**WHAT YOU NEED TO DO:**
What is the number of lines in this data that contain the word "design"? Give the number alone.

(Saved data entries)

---*---

This is an optimization exercise on Yosys and OpenROAD, whose aim is small area, a short achievable clock period and few clock cycles per item, not a production implementation. In this exercise RTL edits were held to simulation tests only and were not proved equivalent to the original. Power figures rest on the tool's default switching activity, not on a simulated workload.

--- design/flow/design.v ---
package mi_pipeline_pkg;
  localparam int SIZE       = 27;
  localparam int ADDR_WIDTH = 4;
  localparam int LINK_WIDTH = 4;
  localparam int K_WIDTH    = 18;
  localparam int FRAC       = 16;
  localparam int CS_LO      = 8;
endpackage
Context: an optimization exercise on an open-source flow, tuned for small area and a short achievable clock period. The choices shown serve that exercise and are no tape-out recipe.
In this exercise RTL edits were held to simulation tests only and were not proved equivalent to the original.
Power is estimated from default activity; no workload was simulated.

==> flow/design.v <==
module dmem_subword #(
  parameter int ADDR_W         = 8,
  parameter bit CLEAR_ON_RESET = 1'b1
) (
  input  logic              clk_dm,
  input  logic              rst_dm,
  input  logic              mem_req,
  output logic              mem_ready,
  input  logic              mem_we,
  input  logic [1:0]        mem_size,
  input  logic              mem_unsigned,
  input  logic [ADDR_W-1:0] dm_addr,
  input  logic [31:0]       mw_data,
  output logic [31:0]       m_r_data,
  output logic              mem_done,
  output logic              mem_err
);
  localparam int IDX_W = ADDR_W - 2;
  localparam int DEPTH = 2 ** IDX_W;
  localparam int NGRP  = DEPTH / 8;
  logic             ready_reg;       
  logic             ready_out_reg;   
  logic [IDX_W-1:0] clr_cnt_reg;
  logic             clr_last;
  logic             clear_active;
  assign clr_last = (clr_cnt_reg == IDX_W'(DEPTH - 1));
  always_ff @(posedge clk_dm) begin
    if (rst_dm) begin
      ready_reg     <= !CLEAR_ON_RESET;
      ready_out_reg <= !CLEAR_ON_RESET;
      clr_cnt_reg   <= '0;
    end else begin
      if (!ready_reg) clr_cnt_reg <= clr_cnt_reg + 1'b1;
      if (clr_last) ready_reg     <= 1'b1;
      if (clr_last) ready_out_reg <= 1'b1;
    end
  end
  assign mem_ready    = ready_out_reg;
  assign clear_active = !ready_reg;
  logic       accept;
  logic       misaligned;
  logic       sz_byte, sz_half, sz_word;
  logic [3:0] store_be;
  logic [31:0] store_data;
  assign sz_byte = (mem_size == 2'b00);
  assign sz_half = (mem_size == 2'b01);
  assign sz_word = (mem_size == 2'b10);
  assign misaligned = (mem_size == 2'b11)
                   || (sz_half && dm_addr[0])
                   || (sz_word && (dm_addr[1:0] != 2'b00));
  assign accept = mem_req && ready_reg && !rst_dm;
  always_comb begin
    store_be = 4'b0000;
    if (sz_byte)      store_be = 4'b0001 << dm_addr[1:0];
    else if (sz_half) store_be = dm_addr[1] ? 4'b1100 : 4'b0011;
    else if (sz_word) store_be = 4'b1111;
  end
  assign store_data = sz_byte ? {4{mw_data[7:0]}}
                    : sz_half ? {2{mw_data[15:0]}}
                    : mw_data;
  logic [7:0]      lo_rsel, lo_wsel;
  logic [NGRP-1:0] hi_rsel, hi_wsel;
  logic [3:0]      lane_wen;
  logic [31:0]     wr_data;
  always_comb begin
    for (int i = 0; i < 8; i++) begin
      lo_rsel[i] = (dm_addr[4:2] == 3'(i));
      lo_wsel[i] = clear_active || lo_rsel[i];
    end
    for (int g = 0; g < NGRP; g++) begin
      hi_rsel[g] = (dm_addr[ADDR_W-1:5] == (ADDR_W-5)'(g));
      hi_wsel[g] = clear_active || hi_rsel[g];
    end
  end
  assign lane_wen = clear_active ? 4'b1111
                  : ((mem_req && mem_we && !misaligned) ? store_be : 4'b0000);
  assign wr_data  = clear_active ? 32'd0 : store_data;
  logic [31:0] mem [DEPTH];
  generate
    for (genvar w = 0; w < DEPTH; w++) begin : g_word
      for (genvar j = 0; j < 4; j++) begin : g_lane
        logic wen;
        assign wen = hi_wsel[w / 8] && lo_wsel[w % 8] && lane_wen[j];
        always_ff @(posedge clk_dm) begin
          if (wen) mem[w][j*8 +: 8] <= wr_data[j*8 +: 8];
        end
      end
    end
  endgenerate
  logic [31:0] grp_data [NGRP];
  generate
    for (genvar g = 0; g < NGRP; g++) begin : g_rgrp
      for (genvar b = 0; b < 32; b++) begin : g_rbit
        logic [7:0] d;
        for (genvar i = 0; i < 8; i++) begin : g_d
          assign d[i] = mem[g*8 + i][b];
        end
        dmem_ao8 u_ao8 (.s(lo_rsel), .d(d), .y(grp_data[g][b]));
      end
    end
  endgenerate
  logic       rd_ok;
  logic [3:0] lsel0;
  logic [3:0] lsel1;
  logic       wsel;
  logic       sext_b, sext_h;
  assign rd_ok = !misaligned && !rst_dm;
  always_comb begin
    lsel0 = 4'b0000;
    lsel1 = 4'b0000;
    if (sz_byte) lsel0[dm_addr[1:0]] = 1'b1;
    if (sz_half) begin
      lsel0[{dm_addr[1], 1'b0}] = 1'b1;
      lsel1[{dm_addr[1], 1'b1}] = 1'b1;
    end
    if (sz_word) begin
      lsel0[0] = 1'b1;
      lsel1[1] = 1'b1;
    end
    if (!rd_ok) begin
      lsel0 = 4'b0000;
      lsel1 = 4'b0000;
    end
  end
  assign wsel   = sz_word && rd_ok;
  assign sext_b = sz_byte && !mem_unsigned && rd_ok;
  assign sext_h = sz_half && !mem_unsigned && rd_ok;
  logic [4*NGRP-1:0] s0;     
  logic [2*NGRP-1:0] s1;     
  logic [NGRP-1:0]   sw;     
  logic [4*NGRP-1:0] s0x;    
  logic [2*NGRP-1:0] s1x;    
  always_comb begin
    for (int g = 0; g < NGRP; g++) begin
      for (int j = 0; j < 4; j++) begin
        s0[g*4 + j]  = hi_rsel[g] && lsel0[j];
        s0x[g*4 + j] = hi_rsel[g] && lsel0[j] && sext_b;
      end
      s1[g*2 + 0]  = hi_rsel[g] && (sz_word || (sz_half && !dm_addr[1])) && rd_ok;
      s1[g*2 + 1]  = hi_rsel[g] && sz_half && dm_addr[1] && rd_ok;
      s1x[g*2 + 0] = hi_rsel[g] && !dm_addr[1] && sext_h;
      s1x[g*2 + 1] = hi_rsel[g] && dm_addr[1] && sext_h;
      sw[g]        = hi_rsel[g] && wsel;
    end
  end
  logic [31:0] load_data;
  logic        sign_b, sign_u;
  generate
    for (genvar b = 0; b < 8; b++) begin : g_b0
      logic [4*NGRP-1:0] d;
      for (genvar g = 0; g < NGRP; g++) begin : g_g
        for (genvar j = 0; j < 4; j++) begin : g_j
          assign d[g*4 + j] = grp_data[g][j*8 + b];
        end
      end
      dmem_ao32 u_ao (.s(s0), .d(d), .y(load_data[b]));
    end
    for (genvar b = 0; b < 8; b++) begin : g_b1
      logic [2*NGRP-1:0] d;
      for (genvar g = 0; g < NGRP; g++) begin : g_g
        assign d[g*2 + 0] = grp_data[g][8 + b];
        assign d[g*2 + 1] = grp_data[g][24 + b];
      end
      dmem_ao16 u_ao (.s(s1), .d(d), .y(load_data[8 + b]));
    end
    for (genvar b = 16; b < 32; b++) begin : g_bw
      logic [NGRP-1:0] d;
      for (genvar g = 0; g < NGRP; g++) begin : g_g
        assign d[g] = grp_data[g][b];
      end
      dmem_ao8 u_ao (.s(sw), .d(d), .y(load_data[b]));
    end
  endgenerate
  logic [4*NGRP-1:0] sb_d;
  logic [2*NGRP-1:0] sh_d;
  always_comb begin
    for (int g = 0; g < NGRP; g++) begin
      for (int j = 0; j < 4; j++) sb_d[g*4 + j] = grp_data[g][j*8 + 7];
      sh_d[g*2 + 0] = grp_data[g][15];
      sh_d[g*2 + 1] = grp_data[g][31];
    end
  end
  dmem_sign u_sign (.sb(s0x), .db(sb_d), .sh(s1x), .dh(sh_d), .yb(sign_b), .yu(sign_u));
  logic [31:0] m_r_data_reg;
  logic        sign1_reg, sign2_reg, sign3_reg;
  logic        mem_done_reg;
  logic        mem_err_reg;
  logic        rdata_en;
  assign rdata_en = rst_dm || (accept && (misaligned || !mem_we));
  always_ff @(posedge clk_dm) begin
    if (rdata_en) begin
      m_r_data_reg <= load_data;
      sign1_reg    <= sign_b;
      sign2_reg    <= sign_u;
      sign3_reg    <= sign_u;
    end
  end
  always_ff @(posedge clk_dm) begin
    if (rst_dm) begin
      mem_done_reg <= 1'b0;
      mem_err_reg  <= 1'b0;
    end else begin
      mem_done_reg <= accept;
      mem_err_reg  <= accept && misaligned;
    end
  end
  assign m_r_data = {m_r_data_reg[31:24] | {8{sign3_reg}},
                     m_r_data_reg[23:16] | {8{sign2_reg}},
                     m_r_data_reg[15:8]  | {8{sign1_reg}},
                     m_r_data_reg[7:0]};
  assign mem_done = mem_done_reg;
  assign mem_err  = mem_err_reg;
endmodule
Context: an optimization exercise on an open-source flow, tuned for small area and a short achievable clock period. The choices shown serve that exercise and are no tape-out recipe.
Only simulation tests tie the RTL to the original design; equivalence was not proved.
Power figures rest on the tool's default switching activity, not on a simulated workload.

==> flow/design.v <==
package bbox_pkg;
    localparam int COORD_W = 24;
    localparam int RADIX = 10;
    localparam int MSAA_SHIFT = RADIX - 3;
    localparam int NUM_VERTS = 3;
    typedef logic signed [COORD_W-1:0] coord_t;
    typedef logic [3:0] msaa_t;
endpackage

---*---

**SOLUTION TO THE PROBLEM:**
4